En esta ocasión te mostraremos los beneficios de cada una. También te diremos cuál es ideal para tu espacio y para tus necesidades.

Persianas y cortinas: beneficios de ambas

Antes que nada es necesario resaltar las diferencias entre cortinas y persianas. Aunque las diferencias físicas entre ambas son visibles, existen características que las definen por completo. En primer lugar, la forma de las persianas es un punto importante. Sucede que muchas veces queremos incorporarlas sin medir el espacio. Las persianas, que están constituidas por láminas, deben montarse en un lugar con el tamaño exacto. Así es como se verán uniones en los tejidos. En segundo lugar, la inversión resulta menor que con cortinas. Lo anterior se debe a la cantidad de material necesario para confeccionarlas. A pesar de lo anterior, es innegable que las persianas aportan muchos beneficios: funcionalidad, limpieza y estilo.

Por otra parte, las cortinas presentan casi las mismas ventajas que las persianas. La diferencia más importante es que las segundas permiten más variedades de cierres y ajustes, además de un control más minucioso de la luz por las láminas. En cambio, una de sus ventajas importantes es que es más sencillo adaptarlas al espacio. Aunque podríamos pensar que las persianas presentan más variedad, actualmente las cortinas también poseen múltiples estilos y tipos de cierres.

¿Cuál elegir?

Las persianas y cortinas tienen múltiples beneficios, pero al momento de escoger una y otra hay que pensar en diferentes puntos. Para empezar, podemos decir que no es necesario escoger exclusivamente una sobre otra. Antes que eso, podemos combinar ambas para lograr una mayor armonía en la decoración. Lo primero en lo que hay que pensar es en la funcionalidad y el presupuesto, no todas las ventanas requieren persianas. Por lo anterior es que debemos evaluar cada detalle.

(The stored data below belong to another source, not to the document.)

## src/rtl/uart_tx_serializer_if.sv

```systemverilog
// uart_tx_serializer_if: byte-in / serial-out handshake bundle for uart_tx_serializer
//   tx_data   - byte to transmit (master -> slave)
//   send      - one-cycle transmit request (master -> slave)
//   tx        - serial line, idle high (slave -> master)
//   tx_busy   - frame in flight (slave -> master)
//   data_sent - last accepted byte fully transmitted (slave -> master)
interface uart_tx_serializer_if;
  logic [7:0] tx_data;
  logic       send;
  logic       tx;
  logic       tx_busy;
  logic       data_sent;
  modport master (output tx_data, send, input tx, tx_busy, data_sent);
  modport slave  (input tx_data, send, output tx, tx_busy, data_sent);
endinterface

```

## src/rtl/uart_tx_serializer.sv

```systemverilog
// uart_tx_serializer: 8N1 UART transmitter (8E1 when UART_TX_PARITY_EN is defined)
//   CLKS_PER_BIT - clock cycles per serial bit (2..65535)
//   clk          - system clock, rising edge
//   reset        - asynchronous active-low reset
//   bus          - uart_tx_serializer_if.slave: tx_data/send in, tx/tx_busy/data_sent out
// All outputs come straight from registers; next-state values are computed for
// the state being entered so tx changes on the same edge as the state.
module uart_tx_serializer #(
  parameter int CLKS_PER_BIT = 5208
) (
  input  logic                  clk,
  input  logic                  reset,
  uart_tx_serializer_if.slave   bus
);
  localparam int CW = (CLKS_PER_BIT > 1) ? $clog2(CLKS_PER_BIT) : 1;
  localparam logic [CW-1:0] LAST = CW'(CLKS_PER_BIT - 1);
`ifdef UART_TX_PARITY_EN
  typedef enum logic [2:0] {IDLE, START, DATA, PARITY, STOP} state_t;
`else
  typedef enum logic [2:0] {IDLE, START, DATA, STOP} state_t;
`endif
  state_t        state_q, state_d;
  logic [CW-1:0] cnt_q, cnt_d;
  logic [2:0]    bit_q, bit_d;
  logic [7:0]    data_q, data_d;
  logic          tx_q, tx_d;
  logic          busy_q, busy_d;
  logic          sent_q, sent_d;
  logic          last;
  assign last = cnt_q == LAST;
  always_ff @(posedge clk or negedge reset) begin
    if (!reset) begin
      state_q <= IDLE;
      cnt_q   <= '0;
      bit_q   <= '0;
      data_q  <= 8'h00;
      tx_q    <= 1'b1;
      busy_q  <= 1'b0;
      sent_q  <= 1'b0;
    end else begin
      state_q <= state_d;
      cnt_q   <= cnt_d;
      bit_q   <= bit_d;
      data_q  <= data_d;
      tx_q    <= tx_d;
      busy_q  <= busy_d;
      sent_q  <= sent_d;
    end
  end
  always_comb begin
    state_d = state_q;
    cnt_d   = last ? '0 : cnt_q + 1'b1;
    bit_d   = bit_q;
    data_d  = data_q;
    sent_d  = sent_q;
    case (state_q)
      IDLE: begin
        cnt_d = '0;
        bit_d = '0;
        if (bus.send) begin
          state_d = START;
          data_d  = bus.tx_data;
          sent_d  = 1'b0;
        end
      end
      START: state_d = last ? DATA : START;
      DATA: begin
        // bit index wraps 7 -> 0 as DATA is left, so it is clean for the next frame
        bit_d = last ? bit_q + 3'd1 : bit_q;
`ifdef UART_TX_PARITY_EN
        state_d = (last && bit_q == 3'd7) ? PARITY : DATA;
      end
      PARITY: state_d = last ? STOP : PARITY;
`else
        state_d = (last && bit_q == 3'd7) ? STOP : DATA;
      end
`endif
      STOP: begin
        state_d = last ? IDLE : STOP;
        sent_d  = last ? 1'b1 : sent_q;
      end
      default: begin
        state_d = IDLE;
        cnt_d   = '0;
        bit_d   = '0;
      end
    endcase
    busy_d = state_d != IDLE;
`ifdef UART_TX_PARITY_EN
    tx_d = state_d == START ? 1'b0 : state_d == DATA ? data_d[bit_d] : state_d == PARITY ? ^data_d : 1'b1;
`else
    tx_d = state_d == START ? 1'b0 : state_d == DATA ? data_d[bit_d] : 1'b1;
`endif
  end
  assign bus.tx        = tx_q;
  assign bus.tx_busy   = busy_q;
  assign bus.data_sent = sent_q;
endmodule

```

## src/flat_wrapper.sv

```systemverilog
// flat-port wrapper written by rule: the top's interface ports become plain ports
module uart_tx_serializer_flat 
#(
  parameter int CLKS_PER_BIT = 5208
)
  (clk, reset, bus_tx_data, bus_send, bus_tx, bus_tx_busy, bus_data_sent);
  uart_tx_serializer_if bus_i ();
  input  logic clk;
  input  logic reset;
  input wire logic [$bits(bus_i.tx_data)-1:0] bus_tx_data;
  input wire logic [$bits(bus_i.send)-1:0] bus_send;
  output wire logic [$bits(bus_i.tx)-1:0] bus_tx;
  output wire logic [$bits(bus_i.tx_busy)-1:0] bus_tx_busy;
  output wire logic [$bits(bus_i.data_sent)-1:0] bus_data_sent;
  assign bus_i.tx_data = bus_tx_data;
  assign bus_i.send = bus_send;
  assign bus_tx = bus_i.tx;
  assign bus_tx_busy = bus_i.tx_busy;
  assign bus_data_sent = bus_i.data_sent;
  uart_tx_serializer #(.CLKS_PER_BIT(CLKS_PER_BIT)) u_core (.clk(clk), .reset(reset), .bus(bus_i));
endmodule
```
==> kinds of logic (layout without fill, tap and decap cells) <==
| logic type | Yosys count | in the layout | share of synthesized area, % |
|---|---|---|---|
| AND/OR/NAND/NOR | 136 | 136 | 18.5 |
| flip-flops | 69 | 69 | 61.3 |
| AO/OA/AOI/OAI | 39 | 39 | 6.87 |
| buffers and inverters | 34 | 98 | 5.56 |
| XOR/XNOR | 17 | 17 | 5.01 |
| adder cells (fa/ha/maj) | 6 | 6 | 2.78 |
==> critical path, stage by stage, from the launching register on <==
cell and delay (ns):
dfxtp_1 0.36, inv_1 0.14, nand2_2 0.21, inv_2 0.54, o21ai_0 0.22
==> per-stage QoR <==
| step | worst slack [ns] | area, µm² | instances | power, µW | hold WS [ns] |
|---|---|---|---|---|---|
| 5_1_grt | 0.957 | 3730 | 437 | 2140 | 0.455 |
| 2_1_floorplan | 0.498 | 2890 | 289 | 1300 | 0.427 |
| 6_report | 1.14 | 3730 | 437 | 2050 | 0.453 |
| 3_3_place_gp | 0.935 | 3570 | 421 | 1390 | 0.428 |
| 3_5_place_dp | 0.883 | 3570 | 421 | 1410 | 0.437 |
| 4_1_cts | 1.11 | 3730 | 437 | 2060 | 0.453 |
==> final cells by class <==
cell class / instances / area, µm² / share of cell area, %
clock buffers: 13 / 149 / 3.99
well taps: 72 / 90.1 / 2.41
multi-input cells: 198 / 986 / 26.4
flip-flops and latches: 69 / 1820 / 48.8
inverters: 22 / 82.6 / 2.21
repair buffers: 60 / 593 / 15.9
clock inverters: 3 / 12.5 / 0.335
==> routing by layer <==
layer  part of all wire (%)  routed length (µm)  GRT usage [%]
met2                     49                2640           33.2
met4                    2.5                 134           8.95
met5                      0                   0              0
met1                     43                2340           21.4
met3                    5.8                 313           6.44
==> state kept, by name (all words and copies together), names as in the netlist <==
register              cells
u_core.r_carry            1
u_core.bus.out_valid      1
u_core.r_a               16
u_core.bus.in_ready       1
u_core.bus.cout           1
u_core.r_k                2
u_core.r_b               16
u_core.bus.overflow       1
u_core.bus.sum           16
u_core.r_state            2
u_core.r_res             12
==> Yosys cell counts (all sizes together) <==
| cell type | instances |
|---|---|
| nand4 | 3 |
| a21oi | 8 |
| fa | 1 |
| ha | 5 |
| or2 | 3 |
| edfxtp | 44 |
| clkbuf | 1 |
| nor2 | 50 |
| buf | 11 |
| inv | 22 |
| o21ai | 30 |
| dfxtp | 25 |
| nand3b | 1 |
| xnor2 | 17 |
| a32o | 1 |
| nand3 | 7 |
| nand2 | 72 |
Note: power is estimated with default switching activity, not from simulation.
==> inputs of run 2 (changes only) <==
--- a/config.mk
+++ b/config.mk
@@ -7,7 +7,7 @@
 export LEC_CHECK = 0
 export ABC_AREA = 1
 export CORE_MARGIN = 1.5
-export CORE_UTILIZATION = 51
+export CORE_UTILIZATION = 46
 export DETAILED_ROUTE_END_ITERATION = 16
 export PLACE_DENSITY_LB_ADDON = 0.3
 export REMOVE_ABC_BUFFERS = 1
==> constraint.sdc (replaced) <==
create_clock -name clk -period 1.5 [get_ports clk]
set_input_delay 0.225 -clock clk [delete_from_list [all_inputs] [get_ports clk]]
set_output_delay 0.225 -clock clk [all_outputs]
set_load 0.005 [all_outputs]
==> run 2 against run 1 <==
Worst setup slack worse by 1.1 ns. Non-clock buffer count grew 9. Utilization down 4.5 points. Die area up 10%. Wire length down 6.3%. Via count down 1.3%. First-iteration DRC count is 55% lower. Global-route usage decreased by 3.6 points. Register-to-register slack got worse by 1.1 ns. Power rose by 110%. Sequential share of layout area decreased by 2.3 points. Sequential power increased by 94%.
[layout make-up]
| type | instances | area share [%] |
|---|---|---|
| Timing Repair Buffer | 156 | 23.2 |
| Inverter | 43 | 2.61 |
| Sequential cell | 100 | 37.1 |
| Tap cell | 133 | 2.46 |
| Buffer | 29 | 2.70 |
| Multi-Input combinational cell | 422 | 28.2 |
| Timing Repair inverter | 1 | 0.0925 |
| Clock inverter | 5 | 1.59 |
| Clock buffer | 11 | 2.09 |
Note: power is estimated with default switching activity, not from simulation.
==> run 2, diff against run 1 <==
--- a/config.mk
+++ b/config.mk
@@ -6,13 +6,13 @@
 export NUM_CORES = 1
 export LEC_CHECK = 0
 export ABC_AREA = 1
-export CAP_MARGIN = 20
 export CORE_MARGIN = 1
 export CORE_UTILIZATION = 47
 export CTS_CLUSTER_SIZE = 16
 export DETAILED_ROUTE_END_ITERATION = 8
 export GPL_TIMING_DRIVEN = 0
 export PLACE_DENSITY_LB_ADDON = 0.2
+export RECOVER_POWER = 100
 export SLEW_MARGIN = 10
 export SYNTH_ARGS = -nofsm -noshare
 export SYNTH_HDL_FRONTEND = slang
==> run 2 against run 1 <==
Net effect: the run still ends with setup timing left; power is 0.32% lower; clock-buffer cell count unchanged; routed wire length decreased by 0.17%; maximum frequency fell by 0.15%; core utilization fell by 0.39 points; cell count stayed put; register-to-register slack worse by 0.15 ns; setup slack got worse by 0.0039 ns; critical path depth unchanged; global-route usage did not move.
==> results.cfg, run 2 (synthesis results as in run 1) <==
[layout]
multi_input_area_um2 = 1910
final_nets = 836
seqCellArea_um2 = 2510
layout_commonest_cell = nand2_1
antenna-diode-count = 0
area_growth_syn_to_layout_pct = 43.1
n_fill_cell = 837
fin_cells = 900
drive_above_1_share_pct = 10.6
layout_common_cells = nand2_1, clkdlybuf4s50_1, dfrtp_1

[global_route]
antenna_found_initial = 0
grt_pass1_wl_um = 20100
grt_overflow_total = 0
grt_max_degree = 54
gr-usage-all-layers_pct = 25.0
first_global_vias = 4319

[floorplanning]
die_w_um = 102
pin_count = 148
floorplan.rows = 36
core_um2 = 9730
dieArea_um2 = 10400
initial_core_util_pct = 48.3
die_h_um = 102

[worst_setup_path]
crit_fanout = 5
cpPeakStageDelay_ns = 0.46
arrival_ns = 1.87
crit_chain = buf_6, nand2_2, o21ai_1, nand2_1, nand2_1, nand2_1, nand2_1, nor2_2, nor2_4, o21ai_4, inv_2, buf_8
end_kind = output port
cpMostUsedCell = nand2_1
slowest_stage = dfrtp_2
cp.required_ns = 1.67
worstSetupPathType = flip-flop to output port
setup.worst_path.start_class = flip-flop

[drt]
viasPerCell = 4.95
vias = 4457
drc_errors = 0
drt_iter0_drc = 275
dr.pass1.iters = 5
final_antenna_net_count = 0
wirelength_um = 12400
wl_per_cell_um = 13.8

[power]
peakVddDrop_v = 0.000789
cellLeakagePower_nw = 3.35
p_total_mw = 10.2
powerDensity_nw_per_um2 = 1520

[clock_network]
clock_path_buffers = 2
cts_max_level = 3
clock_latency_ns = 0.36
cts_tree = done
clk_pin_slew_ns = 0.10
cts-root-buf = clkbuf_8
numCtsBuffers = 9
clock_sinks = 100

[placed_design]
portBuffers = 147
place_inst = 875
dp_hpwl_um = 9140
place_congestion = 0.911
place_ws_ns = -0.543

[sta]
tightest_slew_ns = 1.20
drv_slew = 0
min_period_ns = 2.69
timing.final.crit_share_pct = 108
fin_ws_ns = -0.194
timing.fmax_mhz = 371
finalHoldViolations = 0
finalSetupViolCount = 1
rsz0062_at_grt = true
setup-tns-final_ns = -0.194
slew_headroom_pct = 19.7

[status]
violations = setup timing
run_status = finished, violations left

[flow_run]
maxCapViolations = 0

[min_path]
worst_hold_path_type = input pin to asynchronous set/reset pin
==> src/rtl/power_emu_host_ctrl.sv <==
// rtl/power_emu_host_ctrl.sv - register-bus initiator for the power-emulator slave register file
// Optional run cycle counter enabled by defining PEMU_HOST_CYCCNT_EN.
module power_emu_host_ctrl #(
  parameter int RD_LAT = 1
) (
  input  logic        clk,
  input  logic        reset,
  input  logic        cmd_start,
  input  logic [15:0] run_cycles,
  output logic        busy,
  output logic        m_read,
  output logic        m_write,
  output logic [3:0]  m_addr,
  output logic [31:0] m_wdata,
  input  logic [31:0] m_rdata,
  output logic        out_valid,
  input  logic        out_ready,
  output logic [35:0] res_out,
  output logic [35:0] vs_out,
  output logic [35:0] vc_out,
  output logic [31:0] cyc_cnt
);

  typedef enum logic [2:0] {
    S_IDLE, S_WR_START, S_RUN, S_WR_FIN, S_RD_REQ, S_RD_WAIT, S_WR_CLR, S_DONE
  } state_t;

  localparam logic [1:0] LAT_LAST = 2'(RD_LAT - 1);

  state_t      r_state;
  logic [15:0] r_cnt;
  logic [2:0]  r_k;
  logic [1:0]  r_lat;

  // Strobe/address/data registers are loaded for the state being entered, so
  // every bus output is registered and returns to zero outside strobe cycles.
  always_ff @(posedge clk) begin
    if (reset) begin
      r_state   <= S_IDLE;
      r_cnt     <= '0;
      r_k       <= '0;
      r_lat     <= '0;
      busy      <= 1'b0;
      m_read    <= 1'b0;
      m_write   <= 1'b0;
      m_addr    <= '0;
      m_wdata   <= '0;
      out_valid <= 1'b0;
      res_out   <= '0;
      vs_out    <= '0;
      vc_out    <= '0;
    end else begin
      m_read  <= 1'b0;
      m_write <= 1'b0;
      m_addr  <= '0;
      m_wdata <= '0;
      case (r_state)
        S_IDLE: begin
          if (cmd_start) begin
            r_state <= S_WR_START;
            r_cnt   <= run_cycles;
            r_k     <= '0;
            busy    <= 1'b1;
            m_write <= 1'b1;
            m_wdata <= 32'h1;
          end
        end
        S_WR_START: begin
          if (r_cnt == 16'd0) begin
            r_state <= S_WR_FIN;
            m_write <= 1'b1;
            m_wdata <= 32'h2;
          end else begin
            r_state <= S_RUN;
          end
        end
        S_RUN: begin
          r_cnt <= r_cnt - 16'd1;
          if (r_cnt == 16'd1) begin
            r_state <= S_WR_FIN;
            m_write <= 1'b1;
            m_wdata <= 32'h2;
          end
        end
        S_WR_FIN: begin
          r_state <= S_RD_REQ;
          m_read  <= 1'b1;
          m_addr  <= 4'd1;
        end
        S_RD_REQ: begin
          r_state <= S_RD_WAIT;
          r_lat   <= '0;
        end
        S_RD_WAIT: begin
          if (r_lat == LAT_LAST) begin
            case (r_k)
              3'd0:    res_out[31:0]  <= m_rdata;
              3'd1:    res_out[35:32] <= m_rdata[3:0];
              3'd2:    vs_out[31:0]   <= m_rdata;
              3'd3:    vs_out[35:32]  <= m_rdata[3:0];
              3'd4:    vc_out[31:0]   <= m_rdata;
              default: vc_out[35:32]  <= m_rdata[3:0];
            endcase
            if (r_k != 3'd5) begin
              r_k     <= r_k + 3'd1;
              r_state <= S_RD_REQ;
              m_read  <= 1'b1;
              m_addr  <= {1'b0, r_k} + 4'd2;
            end else begin
              r_state <= S_WR_CLR;
              m_write <= 1'b1;
            end
          end else begin
            r_lat <= r_lat + 2'd1;
          end
        end
        S_WR_CLR: begin
          r_state   <= S_DONE;
          out_valid <= 1'b1;
        end
        S_DONE: begin
          if (out_ready) begin
            r_state   <= S_IDLE;
            out_valid <= 1'b0;
            busy      <= 1'b0;
          end
        end
        default: r_state <= S_IDLE;
      endcase
    end
  end

`ifdef PEMU_HOST_CYCCNT_EN
  logic [31:0] r_cyc;

  // Counts WR_START through WR_CLR; holds in DONE and IDLE until re-armed.
  always_ff @(posedge clk) begin
    if (reset) begin
      r_cyc <= '0;
    end else if (r_state == S_IDLE && cmd_start) begin
      r_cyc <= '0;
    end else if (r_state != S_IDLE && r_state != S_DONE && r_cyc != 32'hFFFF_FFFF) begin
      r_cyc <= r_cyc + 32'd1;
    end
  end

  assign cyc_cnt = r_cyc;
`else
  assign cyc_cnt = '0;
`endif

endmodule
`src/rtl/vga_timing_gen_pkg.sv`:
```
// Shared raster constants (640x480@60 defaults), control-bit struct and decode helpers.
// Other video modes reuse this by overriding the top-level parameters.
package vga_timing_gen_pkg;

   localparam int unsigned CNT_W = 10;
   localparam int unsigned DIV_W = 2;

   localparam int unsigned DEF_H_ACTIVE = 640;
   localparam int unsigned DEF_H_FP     = 16;
   localparam int unsigned DEF_H_SYNC   = 96;
   localparam int unsigned DEF_H_BP     = 48;
   localparam int unsigned DEF_V_ACTIVE = 480;
   localparam int unsigned DEF_V_FP     = 10;
   localparam int unsigned DEF_V_SYNC   = 2;
   localparam int unsigned DEF_V_BP     = 33;
   localparam int unsigned DEF_CLK_DIV  = 2;
   localparam int unsigned DEF_PIPE_DLY = 2;

   typedef struct packed {
      logic act;
      logic hs_n;
      logic vs_n;
   } vid_ctl_t;

   localparam vid_ctl_t VID_CTL_IDLE = '{act: 1'b0, hs_n: 1'b1, vs_n: 1'b1};

   function automatic int unsigned span_total(input int unsigned a, input int unsigned b,
                                              input int unsigned c, input int unsigned d);
      return a + b + c + d;
   endfunction

   function automatic logic in_window(input logic [CNT_W-1:0] v, input int unsigned lo,
                                      input int unsigned len);
      return (32'(v) >= lo) && (32'(v) < lo + len);
   endfunction

endpackage

```
`src/rtl/vga_timing_gen_sync_delay.sv`:
```
// W-bit shift line of depth D advanced on en_i; every stage resets to RST_VAL.
// D=0 degenerates to a wire from d_i to q_o.
module sync_delay #(
   parameter int unsigned W       = 1,
   parameter int unsigned D       = 1,
   parameter logic [W-1:0] RST_VAL = '0
) (
   input  logic         clk,
   input  logic         rst,
   input  logic         en_i,
   input  logic [W-1:0] d_i,
   output logic [W-1:0] q_o
);

   generate
      if (D == 0) begin : g_pass
         logic unused_ctl;
         assign unused_ctl = ^{clk, rst, en_i};
         assign q_o = d_i;
      end else begin : g_shift
         logic [W-1:0] stage_q [D];

         always_ff @(posedge clk or posedge rst) begin
            if (rst) begin
               for (int i = 0; i < int'(D); i++) begin
                  stage_q[i] <= RST_VAL;
               end
            end else if (en_i) begin
               stage_q[0] <= d_i;
               for (int i = 1; i < int'(D); i++) begin
                  stage_q[i] <= stage_q[i-1];
               end
            end
         end

         assign q_o = stage_q[D-1];
      end
   endgenerate

endmodule

```
`src/rtl/vga_timing_gen.sv`:
```
// VGA raster timing: pixel-rate enable, x/y counters, line/frame pulses and
// sync/blank decodes delayed by PIPE_DLY pixels to match the renderer's fetch latency.
module vga_timing_gen
   import vga_timing_gen_pkg::*;
#(
   parameter int unsigned H_ACTIVE = DEF_H_ACTIVE,
   parameter int unsigned H_FP     = DEF_H_FP,
   parameter int unsigned H_SYNC   = DEF_H_SYNC,
   parameter int unsigned H_BP     = DEF_H_BP,
   parameter int unsigned V_ACTIVE = DEF_V_ACTIVE,
   parameter int unsigned V_FP     = DEF_V_FP,
   parameter int unsigned V_SYNC   = DEF_V_SYNC,
   parameter int unsigned V_BP     = DEF_V_BP,
   parameter int unsigned CLK_DIV  = DEF_CLK_DIV,
   parameter int unsigned PIPE_DLY = DEF_PIPE_DLY
) (
   input  logic             clk,
   input  logic             rst,
   output logic             pix_en,
   output logic [CNT_W-1:0] x,
   output logic [CNT_W-1:0] y,
   output logic             line_start,
   output logic             frame_start,
   output logic             active,
   output logic             hsync,
   output logic             vsync
);

   localparam int unsigned H_TOTAL = span_total(H_ACTIVE, H_FP, H_SYNC, H_BP);
   localparam int unsigned V_TOTAL = span_total(V_ACTIVE, V_FP, V_SYNC, V_BP);
   localparam logic [DIV_W-1:0] DIV_LAST = DIV_W'(CLK_DIV - 1);
   localparam logic [CNT_W-1:0] H_LAST   = CNT_W'(H_TOTAL - 1);
   localparam logic [CNT_W-1:0] V_LAST   = CNT_W'(V_TOTAL - 1);

   logic [DIV_W-1:0] div_q, div_d;
   logic             pix_en_q, pix_en_d;
   logic [CNT_W-1:0] x_q, x_d;
   logic [CNT_W-1:0] y_q, y_d;
   logic             line_start_q, line_start_d;
   logic             frame_start_q, frame_start_d;
   vid_ctl_t         dec_q, dec_d;
   vid_ctl_t         dly_ctl;
   logic             x_wrap, y_wrap;

   always_comb begin
      div_d         = (div_q == DIV_LAST) ? '0 : div_q + 2'd1;
      pix_en_d      = (div_q == DIV_LAST);
      x_wrap        = pix_en_q && (x_q == H_LAST);
      y_wrap        = x_wrap && (y_q == V_LAST);
      x_d           = x_q;
      y_d           = y_q;
      if (pix_en_q) begin
         x_d = x_wrap ? '0 : x_q + 10'd1;
      end
      if (x_wrap) begin
         y_d = y_wrap ? '0 : y_q + 10'd1;
      end
      line_start_d  = x_wrap;
      frame_start_d = y_wrap;
      // Decode the next count so the registered decode lines up with x/y.
      dec_d.act     = (32'(x_d) < H_ACTIVE) && (32'(y_d) < V_ACTIVE);
      dec_d.hs_n    = !in_window(x_d, H_ACTIVE + H_FP, H_SYNC);
      dec_d.vs_n    = !in_window(y_d, V_ACTIVE + V_FP, V_SYNC);
   end

   always_ff @(posedge clk or posedge rst) begin
      if (rst) begin
         div_q         <= '0;
         pix_en_q      <= 1'b0;
         x_q           <= '0;
         y_q           <= '0;
         line_start_q  <= 1'b0;
         frame_start_q <= 1'b0;
         dec_q         <= VID_CTL_IDLE;
      end else begin
         div_q         <= div_d;
         pix_en_q      <= pix_en_d;
         x_q           <= x_d;
         y_q           <= y_d;
         line_start_q  <= line_start_d;
         frame_start_q <= frame_start_d;
         dec_q         <= dec_d;
      end
   end

   sync_delay #(
      .W       ($bits(vid_ctl_t)),
      .D       (PIPE_DLY),
      .RST_VAL (VID_CTL_IDLE)
   ) u_sync_delay (
      .clk  (clk),
      .rst  (rst),
      .en_i (pix_en_q),
      .d_i  (dec_q),
      .q_o  (dly_ctl)
   );

   assign pix_en      = pix_en_q;
   assign x           = x_q;
   assign y           = y_q;
   assign line_start  = line_start_q;
   assign frame_start = frame_start_q;
   assign active      = dly_ctl.act;
   assign hsync       = dly_ctl.hs_n;
   assign vsync       = dly_ctl.vs_n;

endmodule
```
### config.mk
export PLATFORM = sky130hd
export DESIGN_NAME = fb_pixel_writer
export DESIGN_NICKNAME = d
export VERILOG_FILES = /design/src/rtl/fb_pkg.sv /design/src/rtl/fb_pixel_writer.sv
export SDC_FILE = /design/constraint.sdc
export NUM_CORES = 1
export LEC_CHECK = 0
export ABC_AREA = 1
export CORE_MARGIN = 1.5
export CORE_UTILIZATION = 57
export CTS_CLUSTER_DIAMETER = 60
export DETAILED_ROUTE_END_ITERATION = 10
export PLACE_DENSITY = 0.84
export SYNTH_ARGS = -nofsm -noshare
export SYNTH_HDL_FRONTEND = slang
export SYNTH_SLANG_ARGS = --single-unit
### constraint.sdc
create_clock -name iCLK -period 4.8 [get_ports iCLK]
set_input_delay 0.48 -clock iCLK [delete_from_list [all_inputs] [get_ports iCLK]]
set_output_delay 0.48 -clock iCLK [all_outputs]
set_load 0.1 [all_outputs]
### src/rtl/fb_pkg.sv
// Framebuffer geometry and write-path types, shared by the pixel writer and
// the scan-out controller so both agree on word addressing and lane order.
package fb_pkg;

  localparam int FB_WIDTH        = 640;
  localparam int FB_HEIGHT       = 480;
  localparam int PIX_PER_WORD    = 4;
  localparam int WORDS_PER_FRAME = (FB_WIDTH * FB_HEIGHT) / PIX_PER_WORD;
  localparam int FB_ADDR_W       = 19;

  // Byte lane inside a 32-bit framebuffer word; pixel k lives in byte k.
  typedef logic [1:0] lane_t;

  // Write slot: idle, or holding a word until the memory acks it.
  typedef enum logic [0:0] {
    W_IDLE = 1'b0,
    W_REQ  = 1'b1
  } wstate_t;

  // One-hot byte-enable bit for a lane.
  function automatic logic [3:0] lane_bit(input lane_t l);
    return 4'b0001 << l;
  endfunction

endpackage
<file path="config.mk">
export PLATFORM = sky130hd
export DESIGN_NAME = core_clk_rst_ctrl
export DESIGN_NICKNAME = d
export VERILOG_FILES = /design/src/rtl/core_clk_rst_ctrl.sv
export SDC_FILE = /design/constraint.sdc
export NUM_CORES = 1
export LEC_CHECK = 0
export BUFFER_PORTS_ARGS = -buffer_cell sky130_fd_sc_hd__buf_4
export CORE_ASPECT_RATIO = 1.1
export CORE_MARGIN = 10
export CORE_UTILIZATION = 51
export DETAILED_ROUTE_END_ITERATION = 7
export PLACE_DENSITY_LB_ADDON = 0.2
export SKIP_LAST_GASP = 1
export SYNTH_ARGS = -nofsm -noshare
export SYNTH_HDL_FRONTEND = slang
export SYNTH_SLANG_ARGS = --single-unit
export TNS_END_PERCENT = 1
</file>
<file path="constraint.sdc">
create_clock -name clk -period 6.4 [get_ports clk]
set_input_delay 1.6 -clock clk [delete_from_list [all_inputs] [get_ports clk]]
set_output_delay 1.6 -clock clk [all_outputs]
set_load 0.02 [all_outputs]
</file>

Otro punto a considerar es la privacidad. Quizás tu espacio almacene instrumental costoso o bienes de valor importante. Debido a que las cortinas requieren de aperturas amplias para regular la luz, es evidente que en un lugar como el que mencionamos se necesiten persianas.

Algunas personas podrían argumentar que es más fácil operar las persianas. No obstante, en la actualidad existen sistemas motorizados que podemos implementar en persianas y cortinas por igual. Así es como podemos lograr perfiles limpios y resultados similares sin importar el producto.

Recuerda que cualquier proyecto arquitectónico debe llevarse a cabo pensando en su uso final y en la sustentabilidad. Mientras que el primero recae totalmente en los arquitectos, la sombra e iluminación natural que estos productos regulan, nos ayudarán a cumplir con el segundo punto. Al final, todo es cuestión de estilo, presupuesto y de una percepción correcta del espacio.